By Dale King
On any given day, you’re likely to find Ken Lerman standing outside a grocery store, a mall or some other locale that normally draws crowds of shoppers, folks on the go or men and women hustling to appointments.
These days, the crowds are likely to be smaller than in the past, and the people shopping, attending to business and taking care of errands are undoubtedly wearing facemasks as protection against the continuing threat of coronavirus.
Most of these people are probably bummed out or just plain demoralized because of the tumult and chaos that’s turned America and the rest of the world upside down.
Lerman wants to make everyone feel better by giving them a red rose to show he loves them. He’s out and about at various locations throughout north Broward and south Palm Beach County several times a week to promote his personal crusade called “Roses for Change.”
“This is a global love movement where we have love marches to give out roses and say ‘I love you,’” said Lerman, who has operated a printing shop in Pompano Beach for 35 years. His sunny bright attitude has won him the moniker, “The Happy Printer.”
Lerman said he got the idea for the exultant flower distribution following the death of George Floyd earlier this year in Minneapolis. Floyd’s death during police apprehension seems to have ignited a series of protests that often became violent and destructive and fed a wave of racial tension.
“For me, I don’t see skin color. I see us all as human beings,” said the Happy Printer. “We all can love each other. I mean love is simple.”
“The first thing I did was, I went to Whole Foods and Publix, bought flowers and gave out roses to all the African Americans in the store.

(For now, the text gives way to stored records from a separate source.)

<file path="config.mk">
export PLATFORM = sky130hd
export DESIGN_NAME = ps2_key_event
export DESIGN_NICKNAME = d
export VERILOG_FILES = /design/src/rtl/ps2_defs.sv /design/src/rtl/ps2_evt_fifo.sv /design/src/rtl/ps2_key_event.sv
export SDC_FILE = /design/constraint.sdc
export NUM_CORES = 1
export LEC_CHECK = 0
export ABC_AREA = 0
export BUFFER_PORTS_ARGS = -buffer_cell sky130_fd_sc_hd__buf_2
export CAP_MARGIN = 20
export CORE_AREA = 4 4 101 103
export CTS_BUF_LIST = sky130_fd_sc_hd__clkbuf_4 sky130_fd_sc_hd__clkbuf_8 sky130_fd_sc_hd__clkbuf_16
export DETAILED_ROUTE_END_ITERATION = 10
export DIE_AREA = 0 0 105 107
export PLACE_DENSITY = 0.7
export SLEW_MARGIN = 20
export SYNTH_ARGS = -nofsm -noshare
export SYNTH_HDL_FRONTEND = slang
export SYNTH_SLANG_ARGS = --single-unit
</file>
<file path="constraint.sdc">
create_clock -name clk -period 2.15 [get_ports clk]
set_clock_uncertainty 0.2 [all_clocks]
set_input_delay 0.215 -clock clk [delete_from_list [all_inputs] [get_ports clk]]
set_output_delay 0.215 -clock clk [all_outputs]
set_load 0.02 [all_outputs]
</file>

I said, ’I love you’ and they said, ‘I love you’ back. And then they said, ’God bless you’ and ‘we need love now more than ever before,’” the flower giver explained.
Lerman posted pictures of his love largesse on Facebook and received hundreds of “likes.” Suddenly, a movement was born – and people from all over began to join the campaign of this specially designated, garden-style Pied Piper.
Some of his followers buy roses to give out at his appearances. Lerman said about 20 folks from his entourage joined him to distribute flowers to people at Town Center Mall in Boca Raton. He has also been handing out flowers at Mizner Park, and recently showed up at a Publix on Military Trail in Greenacres.
Filling a shopping card with about three dozen roses that he purchased, Lerman approached some of the shoppers as they entered the store on a very hot, bright Sunday midday. “Have a flower. We love you,” he said. Some took the offering of love, and many thanked the rose donor for his kindness. Many seemed surprised at the show of affection in a tumultuous world.
But on this day, the flower festivity would not go as smoothly as at other times. The assistant store manager, Josh Rongione, appeared at the entry door and told Lerman and his supporters to leave.
The flower man removed the bouquets from the carriage and headed for a Winn Dixie on Hypoluxo Road in nearby Lake Worth. The departure was quick and peaceful.
Later, Rongione told the Boca Newspaper that he had gotten several complaints from customers who said Lerman was blocking the doorway. The store official also said that to gather a crowd during a mask-demanding pandemic was not an appropriate behavior “with everything that is happening in the world.”
At the Winn Dixie, though, Lerman said he was met at the door by a manager who took him around the market to give flowers to all employees and lots of customers. Lerman said his reception was exceptional.
“If I had a zillion flowers, I would give away a zillion,” he said as he raised a bouquet over his head. ”Everyone wants to spread love and give away roses.”
Kristina Martin, a Lake Worth resident who had arrived in Florida from Wisconsin a week earlier, received several flowers from Lerman. “I love them,” she said. “I think it’s a good thing to spread positivity. It makes people happy.”
Leslie Morris, who drove to Palm Beach County from Weston to help distribute flowers, said giving out the colorful blossoms showed “unconditional love for humanity. It puts a smile on people’s faces and spreads compassion in this really rough time.”
“There should be more love,” she said, “and less hate.”
Lerman explained the rationale behind his rose project. “I just love people,” he said. “I do this to honor my mom and dad. My mother will be 85 years old soon. These are the people who gave me life.”
“Can you imagine what the world would be like if we all just give roses to each other instead of what’s actually going on?” he asked. “To me, that’s a way to spread the message of love?”
The distributor of colorful symbols said he is looking for sponsors to support the effort and to join him when he’s handing out the special symbols.